As both machine learning techniques and novel computer architectures continue to rapidly develop, a major challenge is emerging: how to optimize a variety of machile learning algorithms on different architectures and discover which are fastest and most energy efficient for specific applications across a wide range of disciplines. Furthermore, there must be flexibility to both process massive static arrays of data as well as myriad flows of data – and find the never-before-seen patterns in both.
To explore these trade-offs, Calit2 has created a Pattern Recognition Laboratory (PRLab), housed in Calit2’s Qualcomm Institute at UC San Diego. The PRLab is in the early stages of building a “garden of architectures” capable of performing massive amounts of high-speed processing without consuming as much power as traditional chips.
UC San Diego Professor Ken Kreutz-Delgado, a long-time member of the Department of Electrical and Computer Engineering, is the PRLab’s first director. Kreutz-Delgado is taking a broad view of the disciplines to which pattern-recognition computing can be usefully applied.
“It isn’t just science and engineering problems, but also extends to arenas in sociology, politics, economics… any discipline where data can be collected and analyzed with models from the bottom up,” said Kreutz-Delgado.
Besides powerful traditional von Neumann architectures such as shared-memory multi-core and graphics processing units (GPUs), the PRLab has acquired non-von Neumann architectures such as high density Field Programmable Gate Arrays (FPGAs), IBM’s TrueNorth neuromorphic processor, and KnuEdge’s LambdaFabricTM neural computing systems.
The PRLab is the most recent development born from a decade-long collaboration between Smarr and Mark Anderson. Anderson is the founder and publisher of the widely-read Strategic News Service Global Report and the Future in Review, or “FiRe,”Conference, which explores how technology drives the global economy and has been described as “the best technology conference in the world” by The Economist. Smarr and Anderson, who often refer to Calit2 as “The “FiRe Lab,” jointly developed the PRLab concept and invited Professor Kreutz-Delgado to FiRe 2015 to announce its formation. FiRe 2016 – which begins today -- will explore in detail the “Power of Flows” and the necessity of pattern computing for interpreting them. Mark is a member of the Calit2 Advisory Board and Larry is a member of the Future in Review Advisory Board.
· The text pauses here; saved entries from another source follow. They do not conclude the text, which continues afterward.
Source: an optimization exercise on an open RTL-to-GDS flow (aim: small area, a short achievable clock period and few clock cycles per item). Production flows keep margins and buffers that such runs may drop. RTL that was checked went through simulation tests only; none was proved equivalent to the original. Power is estimated from default activity; no workload was simulated.

==> flow/design.v <==
`default_nettype none
package feeder_pkg;
    typedef logic [31:0]  bus_addr_t;
    typedef logic [31:0]  bus_data_t;
    typedef logic [15:0]  word_t;
    typedef logic [511:0] line_t;
    typedef logic [4:0]   word_idx_t;
    typedef logic [14:0]  len_t;
    typedef logic [14:0]  sram_idx_t;
    typedef logic [7:0]   opcode_t;
    typedef logic [10:0]  line_cnt_t;
    localparam opcode_t OP_LOAD_INPUT  = 8'd9;
    localparam opcode_t OP_LOAD_WEIGHT = 8'd10;
    localparam bus_addr_t REG_DRAM_ADDR = 32'h0000_2024;
    localparam bus_addr_t REG_DRAM_LEN  = 32'h0000_2028;
    localparam bus_addr_t REG_XFER      = 32'h0000_2030;
    localparam bus_addr_t REG_SRAM_IDX  = 32'h0000_2034;
    localparam bus_addr_t REG_DATA_TYPE = 32'h0000_2038;
    localparam bus_addr_t REG_BUSY      = 32'h0000_0020;
    localparam int unsigned LINE_BYTES = 64;
    typedef struct packed {
        bus_addr_t addr;
        len_t      len;
        sram_idx_t sram_idx;
        logic      weight;
    } xfer_cfg_t;
    typedef struct packed {
        logic      valid;
        opcode_t   opcode;
        word_t     data;
        sram_idx_t idx;
    } load_cmd_t;
endpackage
`default_nettype wire
`default_nettype none
module feeder_regs #(
    parameter feeder_pkg::bus_addr_t BUS_BASE = 32'hC400_0000
) (
    input  logic                  clk_i,
    input  logic                  rst_i,
    input  logic                  host_strobe_i,
    input  logic                  host_rw_i,
    input  feeder_pkg::bus_addr_t host_addr_i,
    input  feeder_pkg::bus_data_t host_wdata_i,
    output logic                  host_ready_o,
    output feeder_pkg::bus_data_t host_rdata_o,
    input  logic                  busy_i,
    output feeder_pkg::xfer_cfg_t cfg_o,
    output logic                  start_o
);
    localparam feeder_pkg::bus_addr_t ADDR_DRAM_ADDR = BUS_BASE + feeder_pkg::REG_DRAM_ADDR;
    localparam feeder_pkg::bus_addr_t ADDR_DRAM_LEN  = BUS_BASE + feeder_pkg::REG_DRAM_LEN;
    localparam feeder_pkg::bus_addr_t ADDR_XFER      = BUS_BASE + feeder_pkg::REG_XFER;
    localparam feeder_pkg::bus_addr_t ADDR_SRAM_IDX  = BUS_BASE + feeder_pkg::REG_SRAM_IDX;
    localparam feeder_pkg::bus_addr_t ADDR_DATA_TYPE = BUS_BASE + feeder_pkg::REG_DATA_TYPE;
    localparam feeder_pkg::bus_addr_t ADDR_BUSY      = BUS_BASE + feeder_pkg::REG_BUSY;
    logic        wr_en;
    logic        rd_en;
    logic [30:0] addr_q;    
    logic        addr_set_q;
    logic [14:0] idx_q;
    logic        idx_set_q;
    logic        busy_q;
    assign wr_en = host_strobe_i && host_rw_i;
    assign rd_en = host_strobe_i && !host_rw_i;
    always_ff @(posedge clk_i) begin
        if (rst_i) begin
            start_o <= 1'b0;
        end else begin
            start_o <= wr_en && (host_addr_i == ADDR_XFER);
        end
    end
    always_ff @(posedge clk_i) begin
        if (rst_i) begin
            addr_set_q   <= 1'b0;
            idx_set_q    <= 1'b0;
            cfg_o.weight <= 1'b0;
        end else if (wr_en) begin
            if (host_addr_i == ADDR_DRAM_ADDR) begin
                addr_set_q <= 1'b1;
            end
            if (host_addr_i == ADDR_SRAM_IDX) begin
                idx_set_q <= 1'b1;
            end
            if (host_addr_i == ADDR_DATA_TYPE) begin
                cfg_o.weight <= host_wdata_i[0];
            end
        end
    end
    always_ff @(posedge clk_i) begin
        if (wr_en) begin
            if (host_addr_i == ADDR_DRAM_ADDR) begin
                addr_q <= host_wdata_i[31:1];
            end
            if (host_addr_i == ADDR_SRAM_IDX) begin
                idx_q <= feeder_pkg::sram_idx_t'(host_wdata_i);
            end
            if (host_addr_i == ADDR_DRAM_LEN) begin
                cfg_o.len <= feeder_pkg::len_t'(host_wdata_i);
            end
        end
    end
    assign cfg_o.addr     = {addr_q & {31{addr_set_q}}, 1'b0};
    assign cfg_o.sram_idx = idx_q & {15{idx_set_q}};
    always_ff @(posedge clk_i) begin
        if (rst_i) begin
            host_ready_o <= 1'b0;
        end else begin
            host_ready_o <= host_strobe_i;
        end
    end
    always_ff @(posedge clk_i) begin
        if (rst_i) begin
            busy_q <= 1'b0;
        end else if (rd_en && (host_addr_i == ADDR_BUSY)) begin
            busy_q <= busy_i || start_o;
        end
    end
    assign host_rdata_o = feeder_pkg::bus_data_t'(busy_q);
endmodule
`default_nettype wire
`default_nettype none
module dram_read_req (
    input  logic                  clk_i,
    input  logic                  rst_i,
    input  logic                  start_i,
    input  feeder_pkg::xfer_cfg_t cfg_i,
    input  logic                  fifo_addr_full_i,
    input  logic                  fifo_rw_full_i,
    output logic                  dram_addr_valid_o,
    output feeder_pkg::bus_addr_t dram_addr_o
);
    logic                  active_q;    
    logic                  valid_q;     
    logic [30:0]           addr_q;      
    logic [9:0]            full_q;
    logic [1:0]            part_q;
    logic [5:0]            part_words;
    logic [1:0]            part_lines;
    logic                  full_zero;
    logic                  last_req;
    logic                  fifo_ready;
    assign part_words = 6'(cfg_i.len[4:0]) + 6'(cfg_i.addr[5:1]);
    assign part_lines = (part_words == 6'd0)  ? 2'd0 :
                        (part_words <= 6'd32) ? 2'd1 : 2'd2;
    assign full_zero  = (full_q == '0);
    assign last_req   = full_zero ? (part_q == 2'd1) : ((full_q == 10'd1) && (part_q == 2'd0));
    assign fifo_ready = !fifo_addr_full_i && !fifo_rw_full_i;
    always_ff @(posedge clk_i) begin
        if (rst_i) begin
            active_q <= 1'b0;
            valid_q  <= 1'b0;
        end else if (start_i) begin
            active_q <= 1'b1;
            valid_q  <= fifo_ready;
        end else if (valid_q) begin
            valid_q <= 1'b0;
            if (last_req) begin
                active_q <= 1'b0;
            end
        end else begin
            valid_q <= active_q && fifo_ready;
        end
    end
    always_ff @(posedge clk_i) begin
        if (start_i) begin
            addr_q <= cfg_i.addr[31:1];
            full_q <= cfg_i.len[14:5];
            part_q <= part_lines;
        end else if (valid_q) begin
            addr_q <= {addr_q[30:5] + 1'b1, 5'd0};
            if (full_zero) begin
                part_q <= part_q - 1'b1;
            end else begin
                full_q <= full_q - 1'b1;
            end
        end
    end
    assign dram_addr_valid_o = valid_q;
    assign dram_addr_o       = {addr_q, 1'b0};
endmodule
`default_nettype wire
`default_nettype none
module gemm_load_feeder (
    input  logic                  clk_i,
    input  logic                  rst_i,
    input  logic                  start_i,
    input  feeder_pkg::xfer_cfg_t cfg_i,
    input  logic                  fifo_data_empty_i,
    input  feeder_pkg::line_t     dram_line_i,
    output logic                  fifo_data_rd_en_o,
    output feeder_pkg::load_cmd_t load_cmd_o,
    output logic                  busy_o
);
    logic                  active_q;    
    logic [3:0]            ptr_lo_q;    
    logic [7:0]            ptr_hi_q;    
    feeder_pkg::len_t      left_q;      
    logic                  pop_q;       
    logic                  pop_only_q;  
    logic                  fresh_q;     
    feeder_pkg::sram_idx_t idx_q;
    logic                  valid_q;
    feeder_pkg::word_t     data_q;
    logic                  take;
    logic                  last_word;
    logic                  next_last;
    logic                  at_30;
    logic                  at_31;
    feeder_pkg::word_t     word;
    assign take      = active_q && !fifo_data_empty_i && !pop_only_q;
    assign last_word = (left_q == 15'd1);
    assign at_30     = ptr_hi_q[7] && ptr_lo_q[2];
    assign at_31     = ptr_hi_q[7] && ptr_lo_q[3];
    assign next_last = (left_q == 15'd2) || at_30;
    always_ff @(posedge clk_i) begin
        if (rst_i) begin
            active_q   <= 1'b0;
            pop_q      <= 1'b0;
            pop_only_q <= 1'b0;
            valid_q    <= 1'b0;
        end else begin
            valid_q    <= take;
            pop_only_q <= 1'b0;
            if (start_i) begin
                active_q <= 1'b1;
                pop_q    <= 1'b0;
            end else if (take) begin
                if (last_word) begin
                    active_q <= 1'b0;
                end
                if (pop_q) begin
                    pop_q <= 1'b0;
                end else if (at_31 || last_word) begin
                    pop_q      <= 1'b1;
                    pop_only_q <= 1'b1;
                end else begin
                    pop_q <= next_last;
                end
            end else if (pop_only_q) begin
                pop_q <= 1'b0;
            end
        end
    end
    always_ff @(posedge clk_i) begin
        if (start_i) begin
            ptr_lo_q <= 4'(1) << cfg_i.addr[2:1];
            ptr_hi_q <= 8'(1) << cfg_i.addr[5:3];
            left_q  <= cfg_i.len;
            fresh_q <= 1'b1;
        end else if (take) begin
            ptr_lo_q <= {ptr_lo_q[2:0], ptr_lo_q[3]};
            if (ptr_lo_q[3]) begin
                ptr_hi_q <= {ptr_hi_q[6:0], ptr_hi_q[7]};
            end
            left_q  <= left_q - 1'b1;
            fresh_q <= 1'b0;
        end
    end
    always_ff @(posedge clk_i) begin
        if (take) begin
            idx_q <= fresh_q ? cfg_i.sram_idx : feeder_pkg::sram_idx_t'(idx_q + 1'b1);
        end
    end
    always_comb begin
        word = '0;
        for (int k = 0; k < 32; k++) begin
            word = word | (dram_line_i[16*k +: 16] & {16{ptr_lo_q[k % 4] & ptr_hi_q[k / 4]}});
        end
    end
    always_ff @(posedge clk_i) begin
        data_q <= word;
    end
    assign load_cmd_o.valid  = valid_q;
    assign load_cmd_o.opcode = cfg_i.weight ? feeder_pkg::OP_LOAD_WEIGHT
                                            : feeder_pkg::OP_LOAD_INPUT;
    assign load_cmd_o.data   = data_q;
    assign load_cmd_o.idx    = idx_q;
    assign fifo_data_rd_en_o = pop_q;
    assign busy_o            = active_q;
endmodule
`default_nettype wire
`default_nettype none
module data_feeder_top #(
    parameter feeder_pkg::bus_addr_t BUS_BASE = 32'hC400_0000
) (
    input  logic                  clk_i,
    input  logic                  rst_i,
    input  logic                  host_strobe_i,
    input  logic                  host_rw_i,
    input  feeder_pkg::bus_addr_t host_addr_i,
    input  feeder_pkg::bus_data_t host_wdata_i,
    output logic                  host_ready_o,
    output feeder_pkg::bus_data_t host_rdata_o,
    input  logic                  fifo_addr_full_i,
    input  logic                  fifo_rw_full_i,
    input  logic                  fifo_data_empty_i,
    input  feeder_pkg::line_t     dram_line_i,
    output logic                  dram_addr_valid_o,
    output feeder_pkg::bus_addr_t dram_addr_o,
    output logic                  fifo_data_rd_en_o,
    output feeder_pkg::load_cmd_t load_cmd_o
);
    feeder_pkg::xfer_cfg_t xfer_cfg;
    logic                  xfer_start;
    logic                  busy;
    feeder_regs #(
        .BUS_BASE (BUS_BASE)
    ) feeder_regs_inst (
        .clk_i         (clk_i),
        .rst_i         (rst_i),
        .host_strobe_i (host_strobe_i),
        .host_rw_i     (host_rw_i),
        .host_addr_i   (host_addr_i),
        .host_wdata_i  (host_wdata_i),
        .host_ready_o  (host_ready_o),
        .host_rdata_o  (host_rdata_o),
        .busy_i        (busy),
        .cfg_o         (xfer_cfg),
        .start_o       (xfer_start)
    );
    dram_read_req dram_read_req_inst (
        .clk_i             (clk_i),
        .rst_i             (rst_i),
        .start_i           (xfer_start),
        .cfg_i             (xfer_cfg),
        .fifo_addr_full_i  (fifo_addr_full_i),
        .fifo_rw_full_i    (fifo_rw_full_i),
        .dram_addr_valid_o (dram_addr_valid_o),
        .dram_addr_o       (dram_addr_o)
    );
    gemm_load_feeder gemm_load_feeder_inst (
        .clk_i             (clk_i),
        .rst_i             (rst_i),
        .start_i           (xfer_start),
        .cfg_i             (xfer_cfg),
        .fifo_data_empty_i (fifo_data_empty_i),
        .dram_line_i       (dram_line_i),
        .fifo_data_rd_en_o (fifo_data_rd_en_o),
        .load_cmd_o        (load_cmd_o),
        .busy_o            (busy)
    );
endmodule
`default_nettype wire
clock: 5.0 ns
lec_check: 0
abc_clock_period_in_ps: 2500
cap_margin: 20
core_area: 5 5 235 235
die_area: 0 0 240 240
setup_slack_margin: 2.5
slew_margin: 20
standard.sh (not shown) runs the stock make flow with config.mk's settings and CLKGATE_MAP_FILE= SYNTH_SCRIPT=/design/flow/synth_recipe.tcl, a recipe that flattens the netlist after the stock synthesis.
==> flow/flow/run.sh <==
#!/bin/bash
# Standard ORFS layout, with the port buffers made of the smallest buffer cell.
set -euo pipefail
export BUFFER_PORTS_ARGS="-buffer_cell sky130_fd_sc_hd__buf_1"
bash standard.sh finish > standard.log 2>&1
Next try:
--- a/flow/design.v
+++ b/flow/design.v
@@ -58,7 +58,4 @@
     logic        rd_en;
     logic [30:0] addr_q;    
-    logic        addr_set_q;
-    logic [14:0] idx_q;
-    logic        idx_set_q;
     logic        busy_q;
     assign wr_en = host_strobe_i && host_rw_i;
@@ -73,13 +70,13 @@
     always_ff @(posedge clk_i) begin
         if (rst_i) begin
-            addr_set_q   <= 1'b0;
-            idx_set_q    <= 1'b0;
+            addr_q       <= '0;
+            cfg_o.sram_idx <= '0;
             cfg_o.weight <= 1'b0;
         end else if (wr_en) begin
             if (host_addr_i == ADDR_DRAM_ADDR) begin
-                addr_set_q <= 1'b1;
+                addr_q <= host_wdata_i[31:1];
             end
             if (host_addr_i == ADDR_SRAM_IDX) begin
-                idx_set_q <= 1'b1;
+                cfg_o.sram_idx <= feeder_pkg::sram_idx_t'(host_wdata_i);
             end
             if (host_addr_i == ADDR_DATA_TYPE) begin
@@ -89,18 +86,9 @@
     end
     always_ff @(posedge clk_i) begin
-        if (wr_en) begin
-            if (host_addr_i == ADDR_DRAM_ADDR) begin
-                addr_q <= host_wdata_i[31:1];
-            end
-            if (host_addr_i == ADDR_SRAM_IDX) begin
-                idx_q <= feeder_pkg::sram_idx_t'(host_wdata_i);
-            end
-            if (host_addr_i == ADDR_DRAM_LEN) begin
-                cfg_o.len <= feeder_pkg::len_t'(host_wdata_i);
-            end
+        if (wr_en && (host_addr_i == ADDR_DRAM_LEN)) begin
+            cfg_o.len <= feeder_pkg::len_t'(host_wdata_i);
         end
     end
-    assign cfg_o.addr     = {addr_q & {31{addr_set_q}}, 1'b0};
-    assign cfg_o.sram_idx = idx_q & {15{idx_set_q}};
+    assign cfg_o.addr = {addr_q, 1'b0};
     always_ff @(posedge clk_i) begin
         if (rst_i) begin
@@ -134,16 +122,8 @@
     logic                  valid_q;     
     logic [30:0]           addr_q;      
-    logic [9:0]            full_q;
-    logic [1:0]            part_q;
-    logic [5:0]            part_words;
-    logic [1:0]            part_lines;
-    logic                  full_zero;
-    logic                  last_req;
+    feeder_pkg::line_cnt_t left_q;      
+    logic [15:0]           last_pos;
     logic                  fifo_ready;
-    assign part_words = 6'(cfg_i.len[4:0]) + 6'(cfg_i.addr[5:1]);
-    assign part_lines = (part_words == 6'd0)  ? 2'd0 :
-                        (part_words <= 6'd32) ? 2'd1 : 2'd2;
-    assign full_zero  = (full_q == '0);
-    assign last_req   = full_zero ? (part_q == 2'd1) : ((full_q == 10'd1) && (part_q == 2'd0));
+    assign last_pos   = 16'(cfg_i.addr[5:1]) + 16'(cfg_i.len) - 16'd1;
     assign fifo_ready = !fifo_addr_full_i && !fifo_rw_full_i;
     always_ff @(posedge clk_i) begin
@@ -156,5 +136,5 @@
         end else if (valid_q) begin
             valid_q <= 1'b0;
-            if (last_req) begin
+            if (left_q == '0) begin
                 active_q <= 1'b0;
             end
@@ -166,13 +146,8 @@
         if (start_i) begin
             addr_q <= cfg_i.addr[31:1];
-            full_q <= cfg_i.len[14:5];
-            part_q <= part_lines;
+            left_q <= last_pos[15:5];
         end else if (valid_q) begin
             addr_q <= {addr_q[30:5] + 1'b1, 5'd0};
-            if (full_zero) begin
-                part_q <= part_q - 1'b1;
-            end else begin
-                full_q <= full_q - 1'b1;
-            end
+            left_q <= left_q - 1'b1;
         end
     end
The new run completed without violations.
Die area stays the same.
Wire length went down by a few percent.
Via count grows by a few percent.
Clock power stays flat.
Clock-buffer cell count does not change.
Clock skew came out higher by 4.8 ps.
Sequential share of layout area came out lower by 4.3 points.
Worst hold slack improved by 29 ps.
Critical path depth falls by 1.
Testbench counts after the change, summed over its fixed seeds: cycles 185,016, words 174,743.
Function not checked in the first run of this note: the RTL went through the layout flow alone.

afterwards: timing with drivers on the ports:
No port has a modelled driver above. Below, the same layouts with a new extraction and two added sets of constraints.
Step 1, drivers: a clkbuf_16 drives clk_i and a buf_2 each remaining input, both assumed.
Step 2 moves the port delays by t, midway between the first and last clock arrival at a register: inputs arrive t later, outputs are due t later. That takes back most of the time a late clock gives input paths.
Three values: ideal ports, drivers, drivers and shift; two values: the first two.
run | t, ns | setup WS [ns] | hold WS [ns]
the first run | 0.497 | 2.505 / 2.505 / 2.187 | 0.423 / 0.423 / 0.423
the second run | 0.501 | 2.503 / 2.503 / 2.175 | 0.453 / 0.453 / 0.453
After both steps setup and hold are still met in every run listed. For the second run, which loses most, drivers alone change the setup slack by 0.000 ns; drivers and shift together by -0.328 ns.
Background: an optimization exercise with open tools, aiming at small area, a short achievable clock period and few clock cycles per item. Do not read the settings as production practice. Where RTL was checked, it was by simulation tests only, not by an equivalence proof against the original.

old:
==> flow/design.v (excerpt) <==
module invoke_id_remap_table_core #(
    parameter int unsigned TABLE_DEPTH = 16,
    parameter int unsigned ID_LIMIT    = 32767
) (
    input  logic                         clk,
    input  logic                         rst_n,
    input  logic [iirt_pkg::TDATA_W-1:0] s_tdata,
    input  logic [0:0]                   s_tuser,
    input  logic                         s_tvalid,
    output logic                         s_tready,
    output logic [iirt_pkg::TDATA_W-1:0] m_tdata,
    output logic [1:0]                   m_tuser,
    output logic                         m_tlast,
    output logic                         m_tvalid,
    input  logic                         m_tready
);
Size in the first run: ~1,900 cells after synthesis, roughly 790 flip-flops, about 90 I/O pins, about 0.031 mm² of cells after synthesis.
export LEC_CHECK = 0
export CAP_MARGIN = 5
export CORE_MARGIN = 2
export CORE_UTILIZATION = 40
export CTS_CLUSTER_DIAMETER = 60
export CTS_CLUSTER_SIZE = 26
export SETUP_SLACK_MARGIN = 2.6
export SLEW_MARGIN = 5
create_clock -name core_clock -period 5.0 [get_ports {clk}]
standard.sh (not shown) runs the stock make flow with config.mk's settings and CLKGATE_MAP_FILE= SYNTH_SCRIPT=/design/flow/synth_recipe.tcl, a recipe that flattens the netlist after the stock synthesis.
==> flow/flow/run.sh <==
#!/bin/bash
# Layout flow: the standard flow (standard.sh) with two changes after
# synthesis, which itself runs unchanged:
#  - the input and output ports are buffered with buf_4 cells instead of the
#    default port buffer cell
#  - timing repair may resize a cell to any cell of the same function, not only
#    to one of the same footprint (MATCH_CELL_FOOTPRINT 0)
# Each step's full output goes to a log file of its own in this folder.
set -euo pipefail
EXTRA="'BUFFER_PORTS_ARGS=-buffer_cell sky130_fd_sc_hd__buf_4' MATCH_CELL_FOOTPRINT=0"
sed "s|\"\${@:-finish}\"|$EXTRA \"\${@:-finish}\"|" standard.sh > standard_extra.sh
grep -q "MATCH_CELL_FOOTPRINT=0" standard_extra.sh
bash standard.sh synth > synth.log 2>&1
bash standard_extra.sh finish > layout.log 2>&1
test -s out/final.def
Changes in new relative to old:
diff --git a/flow/design.v b/flow/design.v
--- a/flow/design.v
+++ b/flow/design.v
@@ -62,19 +62,19 @@
     logic [D-1:0]  v;
     logic [PW-1:0] t_port [0:D-1];
     logic [OW-1:0] t_orig [0:D-1];
     logic [GW-1:0] t_gen  [0:D-1];
     logic [GW-1:0] nid;      
     logic          b_v, b_op, b_full;
     logic          b_multi;  
     logic          b_rdy;    
     logic [D-1:0]  b_pick;   
-    logic          busy_q;   
+    logic          rdy_q;    
     logic [GW-1:0] b_gen;
     logic [D-1:0]  b_sel;    
     logic          oval, olast;
     logic [1:0]    okind;
     logic [PW-1:0] oport;
     logic [OW-1:0] oorig;
     logic [GW-1:0] ogen;
     logic          sval, slast;
     logic [1:0]    skind;
@@ -118,19 +118,19 @@
             for (int i = 0; i < w; i++)
             begin
                 h[i] = h[2*i] || h[2*i+1] || (t[2*i] && a[2*i+1]) || (a[2*i] && t[2*i+1]);
                 t[i] = t[2*i] || t[2*i+1] || (a[2*i] && a[2*i+1]);
                 a[i] = a[2*i] || a[2*i+1];
             end
         multi3 = h[0];
     endfunction
     assign b_emit   = b_v && !sval && (!b_multi || b_rdy);
-    assign b_free   = !busy_q;   
+    assign b_free   = rdy_q;     
     assign s_tready = b_free;
     assign a_go     = s_tvalid && b_free;
     assign full     = &v;
     always_comb
     begin
         logic seen;
         for (int i = 0; i < D; i++)
             m[i] = v[i] && ir_op && (t_gen[i] == ir_gen);
         shl[0] = 1'b1;
@@ -254,21 +254,21 @@
     always_comb
     begin
         b_v_n     = b_free ? a_go : b_v;
         b_multi_n = b_free ? (a_go && m_multi) : (b_emit ? r_multi : b_multi);
         sval_n    = oload ? 1'b0 : (b_emit ? 1'b1 : sval);
     end
     always_ff @(posedge clk or negedge rst_n)
     begin
         if (!rst_n)
-            busy_q <= 1'b0;
+            rdy_q <= 1'b1;
         else
-            busy_q <= b_v_n && (sval_n || b_multi_n);
+            rdy_q <= !b_v_n || (!sval_n && !b_multi_n);
     end
     assign oload = !oval || m_tready;
     always_ff @(posedge clk)
     begin
         if (oload)
         begin
             if (sval)
             begin
                 okind <= skind;
==> comparison <==
Summary of new over old: final critical path time including I/O delays and setup now smaller, cell count comparable. Routed wire in new totals more than in old. [diff] maximum clock rate, new relative to old: improvement. [new] met3 wire length fell about 1.7% relative to old. Between old and new, the global-route usage figures differ only marginally. In terms of area share of fa/ha/maj cells after synthesis, new and old differ only marginally. Higher peak supply drop was reported by new, not old.
Testbench counts of new, summed over its fixed seeds: cycles 3,216, items 3,200.
Only the layout flow was run in old; the RTL was not checked for function there.

## afterwards: timing with drivers on the ports
How much do the figures lean on ideal ports? The routed layouts below were timed once more, with nothing changed but the port constraints. Step 1 assumes that a clkbuf_16 drives the clock port and a buf_2 every other input. Step 2 times the ports against the registers' clock, not the clock port: input delays grow and output delays shrink by t, the midpoint of the rising clock arrivals with the driver on. Slacks: no drivers / after step 1 / after step 2; pairs: no drivers / after step 1.
run | t, ns | slack for setup (ns) | hold WS [ns] | pins driven straight from the clock port
old | 0.671 | 2.500 / 2.441 / 1.927 | 0.362 / 0.326 / 0.449 | 1
new | 0.693 | 2.576 / 2.532 / 1.961 | 0.352 / 0.315 / 0.428 | 1
After both steps every run listed still meets setup and hold. The setup slack of new, which loses most, moves by -0.044 ns with the drivers and by -0.615 ns with both steps.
|ECE Professor Ken Kreutz-Delgado leads the new PRLab.|
Both Anderson and Smarr liken pattern recognition to the methodology they have used over the years to make predictions about the future of science and technology.
“I’ve learned to be conscious of frames and filters, how they affect our perceptions, and how to drop them in order to see the patterns of the world objectively,” said Anderson. “Once you see present patterns clearly, accurate future predictions become a matter of patterns made and patterns broken. I believe the PRLab will begin to discover computational approaches that can do this with Big Data Flows.”
The Pattern Recognition Lab will also collaborate with the Pacific Research Platform (PRP), a regional cyberinfrastructure, funded by the National Science Foundation, that securely interconnects many dedicated research networks at speeds up to 1,000 times that of the commodity internet. This provides access to extremely large datasets of static and streaming data whose analysis and interpretation is of keen interest to scientists, engineers, businesses and policymakers.
“The Pattern Recognition Laboratory, connected to the Pacific Research Platform, is an early model of how we can do distributed, brain-inspired computing,” said QI research scientist Tom DeFanti, co-principal investigator on the PRP. “This will enable people to attempt rapid turnaround on significant computational problems that can only be dreamed of today.”